**TASK OBJECTIVE:**
Select all lines holding the word "signal" from the entries that follow.

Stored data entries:
▬▬▬▬▬▬

$ cat config.mk
export PLATFORM = sky130hd
export DESIGN_NAME = integer_square_root
export DESIGN_NICKNAME = d
export VERILOG_FILES = /design/src/design/isr_pkg.sv /design/src/design/isr_cell.sv /design/src/design/isr_round.sv /design/src/design/integer_square_root.sv
export SDC_FILE = /design/constraint.sdc
export NUM_CORES = 1
export LEC_CHECK = 0
export ABC_AREA = 1
export ABC_CLOCK_PERIOD_IN_PS = 4820
export BUFFER_PORTS_ARGS = -buffer_cell sky130_fd_sc_hd__buf_4
export CAP_MARGIN = 25
export CELL_PAD_IN_SITES_DETAIL_PLACEMENT = 2
export CELL_PAD_IN_SITES_GLOBAL_PLACEMENT = 2
export CORE_MARGIN = 2
export CORE_UTILIZATION = 40
export DETAILED_ROUTE_END_ITERATION = 10
export PLACE_DENSITY_LB_ADDON = 0.1
export RECOVER_POWER = 50
export SLEW_MARGIN = 20
export SYNTH_ARGS = -nofsm -noshare
export SYNTH_HDL_FRONTEND = slang
export SYNTH_HIERARCHICAL = 1
export SYNTH_SLANG_ARGS = --single-unit
$ cat constraint.sdc
create_clock -name i_clk -period 4.82 [get_ports i_clk]
set_input_delay 0.482 -clock i_clk [delete_from_list [all_inputs] [get_ports i_clk]]
set_output_delay 0.482 -clock i_clk [all_outputs]
set_load 0.005 [all_outputs]
$ cat src/design/isr_pkg.sv
// Shared widths and the per-cell data record for the square root pipeline.
`default_nettype none

package isr_pkg;

    localparam int RADICAND_W = 32;
    localparam int STEPS      = RADICAND_W / 2;
    localparam int PART_W     = STEPS;
    localparam int REM_W      = STEPS + 1;
    localparam int ROOT_W     = STEPS + 1;

    typedef struct packed {
        logic                  cmd;
        logic [REM_W-1:0]      rem;
        logic [PART_W-1:0]     part;
        logic [RADICAND_W-1:0] bits;
    } t_cell_data;

endpackage

`default_nettype wire

$ cat src/design/isr_cell.sv
// One digit-by-digit step: bring down two radicand bits and try the next root bit.
`default_nettype none

module isr_cell (
    input  wire                 i_clk,
    input  wire                 i_rst_n,
    input  wire                 i_valid,
    input  isr_pkg::t_cell_data i_data,
    output logic                o_valid,
    output isr_pkg::t_cell_data o_data
);
    import isr_pkg::*;

    logic                  r_valid;
    t_cell_data            r_data;
    t_cell_data            n_data;
    logic [REM_W+1:0]      w_work;
    logic [REM_W+1:0]      w_trial;
    logic [REM_W+1:0]      w_diff;
    logic                  w_fit;

    // Remainder with the next two radicand bits appended, against 4*root + 1.
    assign w_work  = {i_data.rem, i_data.bits[RADICAND_W-1 -: 2]};
    assign w_trial = {1'b0, i_data.part, 2'b01};
    assign w_fit   = (w_work >= w_trial);
    assign w_diff  = w_work - w_trial;

    always_comb begin
        n_data.cmd  = i_data.cmd;
        n_data.rem  = w_fit ? w_diff[REM_W-1:0] : w_work[REM_W-1:0];
        n_data.part = {i_data.part[PART_W-2:0], w_fit};
        n_data.bits = {i_data.bits[RADICAND_W-3:0], 2'b00};
    end

    always_ff @(posedge i_clk) begin
        if (!i_rst_n) begin
            r_valid <= 1'b0;
        end else begin
            r_valid <= i_valid;
        end
    end

    always_ff @(posedge i_clk) begin
        r_data <= n_data;
    end

    assign o_valid = r_valid;
    assign o_data  = r_data;

    // Remainder never exceeds twice the partial root.
    a_rem_bound: assert property (@(posedge i_clk) disable iff (!i_rst_n)
        r_valid |-> ({1'b0, r_data.rem} <= {1'b0, r_data.part, 1'b0}))
        else $error("isr_cell: remainder above twice the partial root");

endmodule

`default_nettype wire

$ cat src/design/isr_round.sv
// Output stage: optional round-to-nearest and the registered result strobe.
`default_nettype none

module isr_round (
    input  wire                         i_clk,
    input  wire                         i_rst_n,
    input  wire                         i_valid,
    input  isr_pkg::t_cell_data         i_data,
    output logic                        o_done,
    output logic [isr_pkg::ROOT_W-1:0]  o_root
);
    import isr_pkg::*;

    logic              r_done;
    logic [ROOT_W-1:0] r_root;
    logic [ROOT_W-1:0] n_root;
    logic [ROOT_W-1:0] w_floor;
    logic              w_up;

    assign w_floor = {1'b0, i_data.part};
    // Round up when the remainder exceeds the floor root; no ties exist.
    assign w_up    = i_data.cmd && (i_data.rem > w_floor);
    assign n_root  = w_floor + ROOT_W'(w_up);

    always_ff @(posedge i_clk) begin
        if (!i_rst_n) begin
            r_done <= 1'b0;
        end else begin
            r_done <= i_valid;
        end
    end

    always_ff @(posedge i_clk) begin
        r_root <= n_root;
    end

    assign o_done = r_done;
    assign o_root = r_root;

endmodule

`default_nettype wire

$ cat src/design/integer_square_root.sv
// Top level: 32-bit unsigned square root as a row of 16 step cells and a rounding stage.
// A request passes the 16 cell registers and then the round register before o_done.
// Throughput: one request per cycle; each cell row does one root bit, so o_busy stays low.
// Results show for exactly one cycle on o_root with o_done; the receiver cannot stall.
// Reset (i_rst_n low, synchronous) clears only the valid bits of every row.
`default_nettype none

module integer_square_root (
    input  wire                         i_clk,
    input  wire                         i_rst_n,
    input  wire                         i_start,
    output logic                        o_busy,
    input  wire [isr_pkg::RADICAND_W-1:0] i_radicand,
    input  wire                         i_command,
    output logic                        o_done,
    output logic [isr_pkg::ROOT_W-1:0]  o_root
);
    import isr_pkg::*;

    // Chain taps: index 0 is the incoming request, index STEPS the last cell.
    logic       w_valid [STEPS+1];
    t_cell_data w_data  [STEPS+1];
    logic       w_accept;

    // Every row advances every cycle, so a new request is always welcome.
    assign o_busy   = 1'b0;
    assign w_accept = i_start && !o_busy;

    // Seed the chain: empty remainder and root, radicand bits queued at the top.
    assign w_valid[0]     = w_accept;
    assign w_data[0].cmd  = i_command;
    assign w_data[0].rem  = '0;
    assign w_data[0].part = '0;
    assign w_data[0].bits = i_radicand;

    // One cell per root bit, most significant first.
    for (genvar g = 0; g < STEPS; g++) begin : g_cell
        isr_cell u_cell (
            .i_clk   (i_clk),
            .i_rst_n (i_rst_n),
            .i_valid (w_valid[g]),
            .i_data  (w_data[g]),
            .o_valid (w_valid[g+1]),
            .o_data  (w_data[g+1])
        );
    end

    // Apply rounding mode and hold the result for its single strobe cycle.
    isr_round u_round (
        .i_clk   (i_clk),
        .i_rst_n (i_rst_n),
        .i_valid (w_valid[STEPS]),
        .i_data  (w_data[STEPS]),
        .o_done  (o_done),
        .o_root  (o_root)
    );

    // Each strobe traces back to a request accepted at the head of the cell chain.
    a_done_from_req: assert property (@(posedge i_clk) disable iff (!i_rst_n)
        o_done |-> $past(w_accept, STEPS + 1))
        else $error("integer_square_root: result without matching request");

    // A rounded root never goes past 2^16.
    a_root_range: assert property (@(posedge i_clk) disable iff (!i_rst_n)
        o_done |-> (!o_root[ROOT_W-1] || (o_root[ROOT_W-2:0] == '0)))
        else $error("integer_square_root: root out of range");

endmodule

`default_nettype wire

Word level (Yosys, flattened, before mapping)
Cells that the tools add are included.
Storage, ports and cells
  flip-flop bits (word level): 684
  word-level logic and storage cells: 133
Cells by class
  $add $sub $neg: 17
  order comparisons: 17
  muxes and demuxes: 16
  reductions and logical operators: 1
Operator list (number)
  2-to-1 mux 17 bit: 15
  greater-or-equal comparator 19 x 10 -> 1 bit: 1
  greater-or-equal comparator 19 x 11 -> 1 bit: 1
  greater-or-equal comparator 19 x 12 -> 1 bit: 1
  greater-or-equal comparator 19 x 13 -> 1 bit: 1
  greater-or-equal comparator 19 x 14 -> 1 bit: 1
  greater-or-equal comparator 19 x 15 -> 1 bit: 1
  greater-or-equal comparator 19 x 16 -> 1 bit: 1
  greater-or-equal comparator 19 x 17 -> 1 bit: 1
  greater-or-equal comparator 19 x 3 -> 1 bit: 1
  greater-or-equal comparator 19 x 4 -> 1 bit: 1
  greater-or-equal comparator 19 x 5 -> 1 bit: 1
  greater-or-equal comparator 19 x 6 -> 1 bit: 1
  greater-or-equal comparator 19 x 7 -> 1 bit: 1
  greater-or-equal comparator 19 x 8 -> 1 bit: 1
  greater-or-equal comparator 19 x 9 -> 1 bit: 1
  adder 16 x 1 -> 17 bit: 1
  > comparator 17 x 16 -> 1 bit: 1
  subtractor 17 x 10 -> 17 bit: 1
  subtractor 17 x 11 -> 17 bit: 1
  subtractor 17 x 12 -> 17 bit: 1
  subtractor 17 x 13 -> 17 bit: 1
  subtractor 17 x 14 -> 17 bit: 1
  subtractor 17 x 15 -> 17 bit: 1
  other kinds (13): 13

Longest topological paths before layout
  depth after elaboration: 3
  gate-level depth with buffers: 19

By module
The synthesis kept the hierarchy.
By module, submodules not included
  isr_cell: times used 16, cells an instance 364, area each 2870.3 µm², sequential area each 1301.2 µm²
  isr_round: times used 1, cells an instance 154, area each 1209.9 µm², sequential area each 360.3 µm²
  integer_square_root: times used 1, cells an instance 2, area each 11.3 µm², sequential area each 0.0 µm²

Worst setup path before layout
No wires, ideal clock.
  path kind: reg-to-reg
  from: reg g_cell[15].u_cell.r_data, in the netlist g_cell[15].u_cell/o_data[36]
  to: reg u_round.r_root[13], in the netlist u_round/o_root[13]
  library setup time: 0.118 ns
  data arrival time: 2.136 ns
  required time: 4.702 ns
  path slack: 2.566 ns
  stages on the path, launching flop included: 19
  buffers on the path: 0
  period minus slack after synthesis: 2.254 ns
  cells stage by stage: dfxtp_1 inv_1 ha_1 nand2_1 inv_1 nand2_1 nand2_1 nand2_1 nand2_1 nand2_1 a21oi_1 ha_1 nand2_2 nor2_4 nand2_4 nor2_4 nand2_2 nor3_1 nor2_1
On the way
  longest elaborated chain between the ends: 3
RTL lines
  start: declaration: line isr_cell.sv:15  | t_cell_data r_data;
  start signal: assignment: line isr_cell.sv:44  | r_data <= n_data;
  > comparator 17 x 16 -> 1 bit: line isr_round.sv:22  | assign w_up = i_data.cmd && (i_data.rem > w_floor);
  logical AND 1 bit: line isr_round.sv:22
  adder 16 x 1 -> 17 bit *: line isr_round.sv:23  | assign n_root = w_floor + ROOT_W'(w_up);
  via u_round.n_root[13]: line isr_round.sv:16  | logic [ROOT_W-1:0] n_root;
  end signal: assignment: line isr_round.sv:34  | r_root <= n_root;
  end: declaration: line isr_round.sv:15  | logic [ROOT_W-1:0] r_root;
The timed path passes the listed nets; every way through them passes the cells marked *.
A chain may end at the register's enable or synchronous reset.

Final worst setup path
Same ends and word-level chain as after synthesis.

==> tab_implementation.tex <==
\begin{tabular}{lr}
\hline
Metric & Value \\
\hline
\multicolumn{2}{l}{\textbf{STA}} \\
Count of final hold-check violations & 0 \\
Post-route clock period utilization & 59.1\% \\
Clock Skew & 0.0261 ns \\
Final min period & 2.85 ns \\
Peak clock frequency supported by timing & 351 MHz \\
Slew @ Worst Pin & 0.644 ns \\
Worst slew margin relative to its limit & 57.0\% \\
Sum of negative setup slack & 0 ns \\
RSZ-0062 raised after global routing & no \\
Max-slew violations & 0 \\
Final setup violating endpoints & 0 \\
\multicolumn{2}{l}{\textbf{Critical path}} \\
Capture instance of the worst register-to-register path & u\_round/o\_root[13] \\
Number of cells on the worst reg-to-reg path & 17 \\
Crit path launch & g\_cell[15].u\_cell/o\_data[36] \\
Startpoint type of the worst setup path & flop \\
Sort of element at the end of the critical path & flop \\
Kind of critical path & flop to flop \\
Capturing instance or port of the critical path & u\_round/o\_root[13] \\
Worst setup slack for register-to-register paths & 1.97 ns \\
Startpoint of the lowest-slack register-to-register path & g\_cell[15].u\_cell/o\_data[36] \\
Worst endpoint required time & 5.38 ns \\
Biggest fanout along the worst timing path & 4 \\
Worst EP arrival & 3.41 ns \\
\multicolumn{2}{l}{\textbf{Detailed routing}} \\
1st-pass router iterations & 5 \\
ANT nets after route & 0 \\
Via count of the routed design & 35900 \\
DRT iter0 DRCs & 1269 \\
Detailed-route wire length & 145000 µm \\
DRC & 0 \\
Vias per std cell & 4.89 \\
Avg WL per Cell & 19.8 µm \\
\multicolumn{2}{l}{\textbf{Pwr}} \\
Switching share of power & 49.8\% \\
Internal Power & 0.0200 W \\
Power share of the sequential group & 26.5\% \\
Switch Pwr & 0.0199 W \\
Power per cell area & 846 nW/µm² \\
Logic pwr share & 55.6\% \\
Pwr Total & 0.0399 W \\
Leak & 26.3 nW \\
Clock power share & 17.9\% \\
Maximum ir drop on the vdd rail & 518 µV \\
\multicolumn{2}{l}{\textbf{Finish}} \\
Core utilization of the finished layout & 45.4\% \\
Final Instance Area & 47200 µm² \\
Most used cells in the layout excluding fill and tap cells & nand2\_1 (1905), inv\_1 (1037), dfxtp\_1 (818), nand3\_1 (484), ha\_1 (306) \\
Total Nets Final & 6226 \\
Final instance count without filler cells & 7334 \\
Number of diodes & 0 \\
Most frequent standard cell in the layout excluding fill and tap cells & nand2\_1 \\
Share of final-layout standard cells stronger than drive strength 1 & 13.0\% \\
Area Growth Syn to Fin & 12.3\% \\
\multicolumn{2}{l}{\textbf{Floorplan}} \\
Initial core utilization & 40.4\% \\
DIE WIDTH & 328 µm \\
Die area & 108000 µm² \\
Height of the die & 328 µm \\
Number of placement rows & 118 \\
Std-Cell Core Area & 104000 µm² \\
I/O pin count & 55 \\
\multicolumn{2}{l}{\textbf{GRT}} \\
GRT Util Overall & 27.0\% \\
Initial antenna violation count & 7 \\
Maximum number of pins on one net before global-route repair & 19 \\
Overall overflow remaining after global route & 0 \\
Via count of the first global-routing pass & 40600 \\
Global-route wire length before repair & 229000 µm \\
\multicolumn{2}{l}{\textbf{Clock tree}} \\
Buffer levels on the longest clock path & 3 \\
Clock latency on the worst-skew pair & 0.69 ns \\
Post-cts hold buffer count & 32 \\
Post-CTS clock slew at the launch and capture registers of the worst setup and hold paths & 0.06 ns \\
TritonCTS Sinks & 818 \\
H-tree depth & 3 \\
Clock tree from TritonCTS & done \\
Post-cts repair resize count & 0 \\
Post CTS Setup Buffer Count & 0 \\
CTS root buf & clkbuf\_16 \\
Clock buffer count from CTS & 90 \\
\multicolumn{2}{l}{\textbf{Place}} \\
Dpl cell area & 43800 µm² \\
Placer Congestion & 0.838 \\
Buffers on Ports & 53 \\
Number of placed instances, taps included & 7140 \\
Total half-perimeter wirelength after legalization and detailed placement & 112000 µm \\
\multicolumn{2}{l}{\textbf{Logic synthesis}} \\
Syn Inst Count & 5692 \\
Post-Syn Area & 42000 µm² \\
Number of warnings reported in the yosys synthesis log & 6 \\
Per-instance average area after synthesis & 7.39 µm² \\
\multicolumn{2}{l}{\textbf{Flow run}} \\
Maxcap violations & 0 \\
\multicolumn{2}{l}{\textbf{Outcome}} \\
Result of the run & complete, no violations \\
\multicolumn{2}{l}{\textbf{Min path}} \\
Path type of the worst min-delay path & input pin to flop \\
\hline
\end{tabular}
[power groups by stage]
stage	registers (W)	logic (W)	clock network (W)
CTS	0.0106	0.0223	0.00732
finish	0.0106	0.0222	0.00716
global placement	0.0106	0.0205	0
floorplan	0.00963	0.0163	0
global route	0.0107	0.0249	0.00762
detailed placement	0.0106	0.0217	0
[how the worst min path moves through the flow]
stage                                startpoint                           end  cells past startpoint
finish                           i_radicand[31]   g_cell[0].u_cell/o_data[49]                      3
global route                     i_radicand[31]   g_cell[0].u_cell/o_data[49]                      3
CTS                              i_radicand[31]   g_cell[0].u_cell/o_data[49]                      3
detailed placement  g_cell[4].u_cell/o_data[13]   g_cell[5].u_cell/o_data[15]                      0
global placement    g_cell[8].u_cell/o_data[18]   g_cell[9].u_cell/o_data[20]                      0
floorplan           g_cell[9].u_cell/o_data[20]  g_cell[10].u_cell/o_data[22]                      0
[through the flow]
step	setup slack, ns	hold WS [ns]
2_1_floorplan	2.57	0.310
3_3_place_gp	2.23	0.310
3_5_place_dp	2.05	0.313
4_1_cts	2.01	0.0470
5_1_grt	1.81	0.0625
6_report	1.97	0.0693
[cell type report]
type                    count  area (µm²)
clock buffers             120        2530
clock inverters            42         524
fillers                 12200       56700
inverters                1101        4130
multi-input cells        3788       21200
flip-flops and latches    818       16400
well taps                1380        1730
repair buffers             85         718
[worst max-delay path: stages (launching register included)]
cell and delay, ns:
dfxtp_1 0.49, inv_1 0.09, ha_1 0.35, nand2_1 0.15, inv_1 0.08, nand2_1 0.10
nor2_1 0.07, nand3_1 0.11, nand2_1 0.06, a21oi_1 0.21, ha_1 0.26, nand2_2 0.10
nor2_4 0.13, nand2_4 0.09, nor2_4 0.13, nand2_2 0.10, nor3_1 0.15, nor2_1 0.07
[registers in the layout (all words and copies together) (netlist names)]
signal and cells:
g_cell.u_cell/o_data 784, u_round/o_root 17, u_round/o_done 1, g_cell.u_cell/o_valid 16
[metal layers]
layer,share of wire (%),GRT usage [%],up-vias
met3,2.5,3.22,253
met5,0.023,0,-
met4,3.1,8.24,4
met1,43,31.9,17500
li1,-,-,17700
met2,51,50.5,429
No activity file was read; power rests on OpenSTA's default activity.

▬▬▬▬▬▬

**ANSWER SECTION:**
  start signal: assignment: line isr_cell.sv:44  | r_data <= n_data;
  end signal: assignment: line isr_round.sv:34  | r_root <= n_root;
signal and cells:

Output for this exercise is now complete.